• **TASK TO CARRY OUT**:
Using the material below, work out how many lines contain "wire". Only the number is wanted.
++++++
==> src/rtl/uart_word_tx.sv <==
// rtl/uart_word_tx.sv - word-to-UART 8N1 transmitter with one pending word slot
// Define UART_WORD_TX_HEX_EN to send each byte as two ASCII hex characters followed by CR LF.
module uart_word_tx #(
  parameter int WIDTH_DIN    = 128,
  parameter int CLKS_PER_BIT = 104
) (
  input  logic                 clk,
  input  logic                 rst_n,
  input  logic [WIDTH_DIN-1:0] din,
  input  logic                 din_valid,
  output logic                 din_ready,
  output logic                 tx,
  output logic                 busy,
  output logic                 overflow,
  output logic [7:0]           words_sent
);

  localparam int NBYTES = WIDTH_DIN / 8;
`ifdef UART_WORD_TX_HEX_EN
  localparam int NCHARS = 2 * NBYTES + 2;
  localparam int STEP   = 4;
`else
  localparam int NCHARS = NBYTES;
  localparam int STEP   = 8;
`endif
  localparam int CW = $clog2(NCHARS + 1);
  localparam int BW = $clog2(CLKS_PER_BIT);
  localparam logic [BW-1:0] BAUD_LAST = BW'(CLKS_PER_BIT - 1);
  localparam logic [CW-1:0] CHAR_LAST = CW'(NCHARS - 1);

  typedef enum logic [1:0] {IDLE, START, DATA, STOP} state_t;

  state_t               state;
  logic [BW-1:0]        baud_cnt;
  logic [2:0]           bit_idx;
  logic [CW-1:0]        char_idx;
  logic [WIDTH_DIN-1:0] shifter;
  logic [WIDTH_DIN-1:0] pending;
  logic                 pending_full;
  logic [7:0]           byte_sr;
  logic [7:0]           char_first;
  logic [7:0]           char_nxt;
  logic                 rst_meta;
  logic                 rst_sync;
  logic                 baud_end;
  logic                 word_end;
  logic                 load;

`ifdef UART_WORD_TX_HEX_EN
  logic [CW-1:0] char_nxt_idx;

  function automatic logic [7:0] hex_digit(input logic [3:0] nib);
    if (nib < 4'd10) return {4'h3, nib};
    else             return 8'h37 + {4'h0, nib};
  endfunction

  assign char_nxt_idx = char_idx + CW'(1);

  always_comb begin
    char_first = hex_digit(pending[WIDTH_DIN-1 -: 4]);
    char_nxt   = hex_digit(shifter[WIDTH_DIN-1 -: 4]);
    if (char_nxt_idx == CW'(2 * NBYTES))          char_nxt = 8'h0D;
    else if (char_nxt_idx == CW'(2 * NBYTES + 1)) char_nxt = 8'h0A;
  end
`else
  always_comb begin
    char_first = pending[WIDTH_DIN-1 -: 8];
    char_nxt   = shifter[WIDTH_DIN-1 -: 8];
  end
`endif

  assign baud_end  = (baud_cnt == BAUD_LAST);
  assign word_end  = (state == STOP) && baud_end && (char_idx == CHAR_LAST);
  assign load      = pending_full && ((state == IDLE) || word_end);
  assign din_ready = ~pending_full;
  assign busy      = (state != IDLE) | pending_full;

  // Reset asserts immediately; release is held off two clocks so logic leaves reset cleanly.
  always_ff @(posedge clk or negedge rst_n) begin
    if (!rst_n) begin
      rst_meta <= 1'b0;
      rst_sync <= 1'b0;
    end else begin
      rst_meta <= 1'b1;
      rst_sync <= rst_meta;
    end
  end

  always_ff @(posedge clk or negedge rst_n) begin
    if (!rst_n) begin
      state        <= IDLE;
      baud_cnt     <= '0;
      bit_idx      <= '0;
      char_idx     <= '0;
      shifter      <= '0;
      pending      <= '0;
      pending_full <= 1'b0;
      byte_sr      <= '0;
      tx           <= 1'b1;
      overflow     <= 1'b0;
      words_sent   <= '0;
    end else if (rst_sync) begin
      if (din_valid) begin
        if (!pending_full) begin
          pending      <= din;
          pending_full <= 1'b1;
        end else begin
          overflow <= 1'b1;
        end
      end

      if (state != IDLE) baud_cnt <= baud_end ? '0 : baud_cnt + BW'(1);

      case (state)
        IDLE: ;
        START: begin
          if (baud_end) begin
            tx      <= byte_sr[0];
            byte_sr <= byte_sr >> 1;
            bit_idx <= '0;
            state   <= DATA;
          end
        end
        DATA: begin
          if (baud_end) begin
            if (bit_idx == 3'd7) begin
              tx    <= 1'b1;
              state <= STOP;
            end else begin
              bit_idx <= bit_idx + 3'd1;
              tx      <= byte_sr[0];
              byte_sr <= byte_sr >> 1;
            end
          end
        end
        STOP: begin
          if (baud_end) begin
            if (char_idx != CHAR_LAST) begin
              char_idx <= char_idx + CW'(1);
              byte_sr  <= char_nxt;
              shifter  <= shifter << STEP;
              tx       <= 1'b0;
              state    <= START;
            end else begin
              words_sent <= words_sent + 8'd1;
              state      <= IDLE;
            end
          end
        end
        default: state <= IDLE;
      endcase

      // Loading from pending overrides the IDLE fall-through at the end of a word.
      if (load) begin
        shifter      <= pending << STEP;
        byte_sr      <= char_first;
        char_idx     <= '0;
        pending_full <= 1'b0;
        baud_cnt     <= '0;
        tx           <= 1'b0;
        state        <= START;
      end
    end
  end

endmodule
==> config.mk <==
export PLATFORM = sky130hd
export DESIGN_NAME = uart_word_tx
export DESIGN_NICKNAME = d
export VERILOG_FILES = /design/src/rtl/uart_word_tx.sv
export SDC_FILE = /design/constraint.sdc
export NUM_CORES = 1
export LEC_CHECK = 0
export CORE_MARGIN = 2
export CORE_UTILIZATION = 25
export DETAILED_ROUTE_END_ITERATION = 7
export PLACE_DENSITY = 0.41
export SLEW_MARGIN = 0
export SYNTH_ARGS = -nofsm -noshare
export SYNTH_HDL_FRONTEND = slang
export SYNTH_SLANG_ARGS = --single-unit
==> constraint.sdc <==
create_clock -name clk -period 2.5 [get_ports clk]
set_input_delay 0.375 -clock clk [delete_from_list [all_inputs] [get_ports clk]]
set_output_delay 0.375 -clock clk [all_outputs]
set_load 0.01 [all_outputs]
==> results of run 1 <==
state kept, by name, summed over array words and instances, names as in the netlist:
signal        flops
words_sent        8
tx                1
overflow          1
rst_sync          1
bit_idx           3
char_idx          5
shifter         120
baud_cnt          7
rst_meta          1
pending         128
pending_full      1
byte_sr           8
state             2
how the worst min path moves through the flow:
stage | startpoint | to | slack [ns] | cells after the start
final | rst_meta | rst_sync | 0.35 | 0
after global routing | rst_meta | rst_sync | 0.35 | 0
after detailed placement | rst_meta | rst_sync | 0.34 | 0
after global placement | rst_meta | rst_sync | 0.34 | 0
after CTS | rst_meta | rst_sync | 0.35 | 0
after floorplan | rst_n | baud_cnt[0] | 0.08 | 0
critical path, stage by stage, from the launching register on:
cell and delay [ns]:
dfrtp_1 0.39, ha_1 0.21, and3_1 0.18, ha_1 0.23, nand2_2 0.13, nor3_4 0.06, o21ai_4 0.20, buf_4 0.15
buf_12 0.16, buf_4 0.16, mux2i_2 0.25, o21ai_0 0.11
layout by cell type, fill, tap and decap left out, drive strengths merged, types with 9 or more instances in the layout:
cell,n
dfrtp,285
mux2,152
clkdlybuf4s50,141
nand2,134
o21ai,127
mux2i,112
clkbuf,60
buf,50
a22o,12
ha,10
nor2,9
a21oi,9
inv,9
where the power goes:
| part | switching (mW) | internal [mW] |
|---|---|---|
| Sequential | 1.27 | 6.65 |
| Combinational | 2.52 | 3.25 |
| Clock | 2.05 | 3.36 |
| Total | 5.84 | 13.3 |
kinds of logic (layout without fill, tap and decap cells):
kind of cell             Yosys count  in the layout  synth area share (%)
AO/OA/AOI/OAI                    160            160                  7.44
XOR/XNOR                          10             10                 0.716
adder cells (fa/ha/maj)           10             10                  1.02
buffers and inverters             68            269                  2.82
flip-flops                       286            286                  58.5
multiplexers                     264            264                  23.2
other                              1              1                0.0307
AND/OR/NAND/NOR                  177            177                  6.27
cells in the mapped netlist, types with 2 or more instances:
library cell  count  area (µm²)
inv_1             8        30.0
nor3_1            2        10.0
xor2_1            6        52.6
mux2i_1         112        1120
and2_1            3        18.8
a22o_1           12         105
o31ai_1           3        22.5
nand2_1         134         503
clkbuf_1         25        93.8
a21oi_1           9        45.0
nor2_1            9        33.8
nor4_1            2        12.5
nor2b_1           3        18.8
xnor2_1           4        35.0
buf_4            15         113
nand4_1           3        18.8
dfrtp_1         285        7130
nand3_1           5        25.0
nand2b_1          6        37.5
mux2_2          152        1710
buf_2            18        90.1
o21ai_0         126         631
ha_1             10         125
or3_1             4        25.0
layer usage:
layer | routed length [µm] | up-vias
met4 | 643 | 4
met3 | 1420 | 45
met2 | 13200 | 130
li1 | - | 3780
met5 | 26 | -
met1 | 14400 | 3788
final cells by class:
cell class,count,area share (%)
repair buffers,194,13.0
clock inverters,9,0.646
inverters,8,0.187
clock buffers,58,7.13
flip-flops and latches,286,44.5
well taps,622,4.84
multi-input cells,622,29.7
timing repair:
item	4_1_cts	5_1_grt
setup endpoints to repair	0	65
hold buffers	1	0
resized for setup	0	8
setup buffers	0	12
hold endpoints to repair	49	0
per-stage QoR:
stage / instance area (µm²) / hold WS (ns) / util (%) / setup slack (ns) / total power [mW]
6_report: 16100 / 0.348 / 33.1 / 0.128 / 19.1
3_3_place_gp: 14600 / 0.335 / 30.1 / 0.111 / 13.5
5_1_grt: 16100 / 0.352 / 33.1 / -0.0103 / 20.5
3_5_place_dp: 14600 / 0.336 / 30.1 / 0.0839 / 13.6
4_1_cts: 15900 / 0.348 / 32.7 / 0.00188 / 19.2
2_1_floorplan: 12200 / 0.0794 / - / 0.243 / 11.6
==> results.md, run 1 <==
- Pre-antenna DRT Iters: 4
- # diodes: 0
- Fin crit period: 2.37 ns
- Synth Register Bits: 286
- Vias: 7747
- Gate Count Post-Synth: 976
- Warnings, synthesis: 0
- Max_slew headroom: 60.8%
- Post-synth EDFFs: 0
- Critical R2R Capture: shifter[45]
- Max VDD drop: 0.427 mV
- Vias in the first global route: 8177
- First-pass GRT wire length: 47400 µm
- Net Count, Synth: 1117
- Root buffer cell: clkbuf_16
- Layout cells sized above 1: 23.4%
- Nets: 1290
- Crit path from: char_idx[0]
- Pins Over Slew Limit: 0
- Status: finished, final reports clean
- WP data required: 2.90 ns
- Footprint of the multi-input gates: 4780 µm²
- Final hold vios: 0
- Fmax: 422 MHz
- Busiest layer in global routing: met2
- TritonCTS clock tree: yes
- # placed instances: 1717
- Die width: 225 µm
- I/O Buffers: 142
- WL/cell: 16.5 µm
- Antenna Nets Post-Route: 0
- WL final: 29700 µm
- Synth-to-layout area growth: 31.5%
- R2R depth: 11
- Largest net degree at the start of global routing: 108
- Gp weighted congestion: 0.707
- Setup crit start kind: flop
- CP Capture Type: flop
- # rows: 81
- CTS Buffer Depth: 3
- Crit Path Max Fanout: 17
- R2r setup slk: 0.13 ns
- Clock Latency Late Sink: 0.54 ns
- TNS Setup: 0 ns
- Number of placed I/O pins: 143
- Grt met2 use: 18.2%
- Post-DP HPWL: 19700 µm
- CP endpoint: shifter[45]
- Worst-path clk slew: 0.06 ns
- Filler instances: 4931
- Yosys cell types: 44
- Ys flop type: dfrtp_1
- Skew final: 0.0101 ns
- Initial core utilization: 25.1%
- Final period util: 94.9%
- H-tree Lvls: 2
- Global-route track usage on met1: 16.8%
- Synthesized cell area: 12200 µm²
- Slew @ Worst Pin: 0.582 ns
- Reg2Reg Launch Point: char_idx[0]
- Area of the die: 50700 µm²
- Fin cells: 1799
- Worst Path Arrival: 2.77 ns
- Core footprint: 48600 µm²
- Initial DRC Count: 332
- Via/cell ratio: 4.31
- Max Cap Viol: 0
- Register area: 7160 µm²
- GRT Overall Usage: 12.0%
- # DRC: 0
- Die Height: 225 µm
- Fraction of registers with async set/reset: 100%
- HP Class: reg2reg
- Inserted Clock Buffers: 37
- Met3 Track Usage GR: 2.82%
- Sink Count: 286
- Gr ovfl total: 0
- Setup violators final: 0
- Pwr per Cell Area: 1190 nW/µm²
- Setup CP Type: reg2reg
- Leakage: 7.49 nW
- Initial antenna violation count: 2
- Synth Area per Inst: 12.5 µm²
- Sequential fraction of the synthesis area: 58.5%
(Power assumes the default switching activity.)
==> run 2: changes to the inputs <==
Settings changed: ABC_AREA from default to 0, CTS_CLUSTER_SIZE from default to 8.
==> run 2 against run 1 <==
Against the previous run: clock power fell by 7.4%; highest routed layer unchanged; clock skew rose by 0.0045 ns; wire length rose by 1.4%.
==> results.md, run 2 (synthesized netlist as in run 1, its figures left out) <==
- Worst-path clk slew: 0.05 ns
- Filler instances: 4936
- Largest regs: pending: 128 flops, shifter: 120 flops
- R2R depth: 10
- Pre-antenna DRT Iters: 4
- Nets: 1297
- I/O Buffers: 142
- Sink Count: 286
- Die Height: 225 µm
- Logic pwr share: 31.3%
- Crit Path Max Fanout: 5
- CTS Buffer Depth: 3
- Layout cells sized above 1: 22.7%
- Critical path depth: 10
- CP max stage delay: 0.39 ns
- Setup violators final: 0
- Sw Ratio: 30.9%
- Hold Crit Depth: 0
- # diodes: 0
- Placed Area: 14600 µm²
- Worst Path Arrival: 2.80 ns
- Area of the die: 50700 µm²
- Root buffer cell: clkbuf_16
- R2r setup slk: 0.12 ns
- Share of power burned in registers: 42.1%
- Largest net degree at the start of global routing: 108
- Internal power: 13.0 mW
- Antenna Nets Post-Route: 0
- Slew @ Worst Pin: 0.598 ns
- HP Class: reg2reg
- WL/cell: 16.9 µm
- Vias: 7732
- Fin crit period: 2.38 ns
- Final hold vios: 0
- WHS Endpoint: rst_sync
- Largest Register: pending
- Psw: 5.82 mW
- Initial core utilization: 25.1%
- Clock Latency Late Sink: 0.55 ns
- Gp weighted congestion: 0.707
- Fin cells: 1784
- Synth-to-layout area growth: 30.9%
- Die width: 225 µm
- Post-layout power: 18.8 mW
- Initial antenna violation count: 2
- Hold Path Origin: rst_meta
- RSZ-0062 raised after global routing: false
- Final period util: 95.3%
- Max Cap Viol: 0
- Status: finished, final reports clean
- Reg2Reg Launch Point: char_idx[0]
- WP data required: 2.92 ns
- # placed instances: 1717
- Critical R2R Capture: byte_sr[0]
- TNS Setup: 0 ns
- TritonCTS clock tree: yes
- Initial DRC Count: 337
- WL final: 30100 µm
- Max reg flops: 128
- Setup CP Type: reg2reg
- Post-place setup slack: 0.0839 ns
- Skew final: 0.0146 ns
- First-pass GRT wire length: 47700 µm
- Max_slew headroom: 59.8%
- Inserted Clock Buffers: 41
- Top sig layer: met5
- Core footprint: 48600 µm²
- Most frequent cells in the layout: 285 x dfrtp_1, 152 x mux2_2, 141 x clkdlybuf4s50_1
- Worst hold slack: 0.346 ns
- Buf/Inv on CP: 2
- Met2 WL: 13500 µm
- Crit-path cells: ha_1 > and3_1 > ha_2 > nand2_2 > nor3_4 > o21ai_4 > buf_12 > buf_12 > mux2_2 > mux2_2
- Max VDD drop: 0.414 mV
- Via/cell ratio: 4.33
- Number of placed I/O pins: 143
- Met3 wire length: 1470 µm
- Wl on met1: 14600 µm
- Setup crit start kind: flop
- Top delay family on crit path: multiplexers
- Fin util: 32.9%
- H-tree Lvls: 2
- GRT Overall Usage: 12.1%
- Design area: 16000 µm²
- Pins Over Slew Limit: 0
- CP max-delay cell: dfrtp_1
- # DRC: 0
- CP Capture Type: flop
- Fmax: 420 MHz
- Vias in the first global route: 8205
- Final WS setup: 0.118 ns
- Leakage: 7.46 nW
- Pwr per Cell Area: 1180 nW/µm²
- Gr ovfl total: 0
- Post-DP HPWL: 19700 µm
- # rows: 81
- Clk network pwr share: 26.6%
- Commonest non-fill, non-tap cell in the layout: dfrtp_1
[run 2: layout make-up]
type	count	area, µm²	share of cell area [%]
clock inverters	1	16.3	0.102
well taps	622	778	4.86
clock buffers	48	1080	6.77
flip-flops and latches	286	7160	44.7
multi-input cells	622	4770	29.8
inverters	8	30.0	0.188
repair buffers	197	2160	13.5
[run 2: timing repair]
| item | 4_1_cts | 5_1_grt |
|---|---|---|
| endpoints found under the hold margin | 49 | 0 |
| resized for setup | 0 | 9 |
| hold buffers | 1 | 0 |
| setup endpoints to repair | 0 | 67 |
| buffers inserted | 0 | 13 |
[run 2: worst max path at each step]
| stage | from | end | slack, ns |
|---|---|---|---|
| after floorplan | char_idx[0] | byte_sr[0] | 0.24 |
| after global placement | char_idx[0] | words_sent[6] | 0.11 |
| after detailed placement | char_idx[0] | shifter[40] | 0.08 |
| after CTS | state[0] | busy | 0.003 |
| after global routing | char_idx[0] | byte_sr[4] | 0.01 |
| final | char_idx[0] | byte_sr[0] | 0.12 |
[run 2: power by group through the flow]
stage          clock network [mW]  registers [mW]  logic, mW
2_1_floorplan                   0            7.42       4.14
4_1_cts                      5.24            7.98       5.60
6_report                     5.00            7.93       5.90
5_1_grt                      5.44            8.21       6.60
3_3_place_gp                    0            8.01       5.49
3_5_place_dp                    0            8.04       5.56
[run 2: routing by layer]
metal,vias up,global-route usage (%)
met4,4,3.20
met2,126,18.5
met1,3784,16.8
met3,42,3.57
li1,3776,-
met5,-,0
==> run 3: changes to the inputs <==
Settings changed: CORE_ASPECT_RATIO from default to 2.
==> run 3 against run 2 <==
Against the previous run: via count is 0.45% higher; total power is 0.90% lower; combinational power fell by 4.6%; clock power up 1%; critical endpoint is now byte_sr[1]; sequential power grew 0.6%; maximum frequency is 0.66% higher; count of clock-buffer cells in the layout is 5 higher; largest power group unchanged.
==> results.md, run 3 (synthesized netlist as in run 1, its figures left out) <==
- Status: finished, final reports clean
- Final period util: 94.7%
- Layout cells sized above 1: 22.1%
- Max Cap Viol: 0
- Area of the die: 50800 µm²
- Max VDD drop: 0.534 mV
- Pins Over Slew Limit: 0
- I/O Buffers: 142
- First-pass GRT wire length: 50400 µm
- WP data required: 2.92 ns
- Synth-to-layout area growth: 30.2%
- CP max stage delay: 0.37 ns
- Register area: 7160 µm²
- Gp weighted congestion: 0.744
- Setup CP Type: reg2reg
- Gr ovfl total: 0
- Nets: 1290
- Initial core utilization: 25.3%
- Sink Count: 286
- Leakage: 7.42 nW
- Vias in the first global route: 8509
- Die Height: 317 µm
- Pwr per Cell Area: 1170 nW/µm²
- Buf/Inv on CP: 2
- Worst Path Arrival: 2.79 ns
- Via/cell ratio: 4.32
- WL/cell: 17.6 µm
- Pre-antenna DRT Iters: 4
- H-tree Lvls: 2
- Initial antenna violation count: 1
- Initial DRC Count: 218
- Skew final: 0.0193 ns
- GRT Overall Usage: 12.8%
- # rows: 114
- Inserted Clock Buffers: 41
- Clock Latency Late Sink: 0.53 ns
- Setup crit start kind: flop
- Largest Register: pending
- CP Capture Type: flop
- Max_slew headroom: 58.4%
- Fmax: 423 MHz
- Max reg flops: 128
- Final hold vios: 0
- Slew @ Worst Pin: 0.619 ns
- Footprint of the multi-input gates: 4780 µm²
- Commonest non-fill, non-tap cell in the layout: dfrtp_1
- CTS Buffer Depth: 3
- Setup violators final: 0
- WL final: 31700 µm
- Root buffer cell: clkbuf_16
- Largest net degree at the start of global routing: 81
- # DRC: 0
- Largest regs: pending: 128 flops, shifter: 120 flops
- Worst-path clk slew: 0.05 ns
- Crit Path Max Fanout: 11
- Die width: 160 µm
- Vias: 7767
- Number of placed I/O pins: 143
- HP Class: reg2reg
- Fin util: 32.9%
- Post-DP HPWL: 22000 µm
- RSZ-0062 raised after global routing: false
- TritonCTS clock tree: yes
- Antenna Nets Post-Route: 0
- CP max-delay cell: dfrtp_1
- Filler instances: 4821
- Top delay family on crit path: multiplexers
- Fin crit period: 2.37 ns
- Crit-path cells: ha_1 > and3_1 > ha_1 > nand2_1 > nor3_4 > o21ai_4 > buf_12 > buf_12 > mux2_2 > mux2_2
- # diodes: 0
- Core footprint: 48400 µm²
- Most frequent cells in the layout: 285 x dfrtp_1, 152 x mux2_2, 141 x clkdlybuf4s50_1
- Post-layout power: 18.7 mW
[run 3: timing repair]
item / 4_1_cts / 5_1_grt
setup buffers: 1 / 0
endpoints found under the setup margin: 19 / 9
hold buffers: 1 / 0
endpoints found under the hold margin: 61 / 0
pin swaps: 1 / 1
resized for setup: 1 / 3
cloned: 0 / 0
[run 3: final timing paths]
check | slack, ns | end | cells after the start | from
max in group asynchronous | 1.29 | tx | 3 | rst_n
max | 0.13 | byte_sr[1] | 10 | char_idx[0]
max reg2reg | 0.13 | byte_sr[1] | 10 | char_idx[0]
min in group asynchronous | 0.41 | pending[79] | 2 | rst_n
min | 0.34 | rst_sync | 0 | rst_meta
min reg2reg | 0.34 | rst_sync | 0 | rst_meta
[run 3: metrics by stage]
stage | instances | hold WS [ns] | worst slack (ns) | instance area [µm²] | setup TNS [ns]
global placement | 1742 | 0.332 | -0.177 | 14800 | -0.217
CTS | 1798 | 0.341 | 0.0483 | 15900 | 0
global route | 1798 | 0.357 | 0.0194 | 15900 | 0
finish | 1798 | 0.336 | 0.134 | 15900 | 0
detailed placement | 1742 | 0.336 | -0.200 | 14800 | -0.402
floorplan | 976 | 0.0794 | 0.243 | 12200 | 0
[run 3: per-layer routing]
metal | vias to the layer above | routed length, µm | global-route usage (%)
li1 | 3745 | - | -
met1 | 3815 | 12400 | 14.3
met2 | 145 | 17100 | 23.8
met3 | 60 | 1110 | 2.11
met4 | 2 | 1030 | 5.45
met5 | - | 16 | 0
[run 3: layout make-up]
cell class	instances	share of cell area, %
sequential	286	44.9
inverter	8	0.189
tap	638	5.01
timing repair buffer	190	12.8
clock buffer	53	6.99
clock inverter	1	0.0550
multi-input combinational	622	30.0
[run 3: report_power, final]
group	switching, mW	internal [mW]
logic	2.48	3.15
registers	1.32	6.66
clock network	1.99	3.06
++++++
• **TASK ANSWER**:
5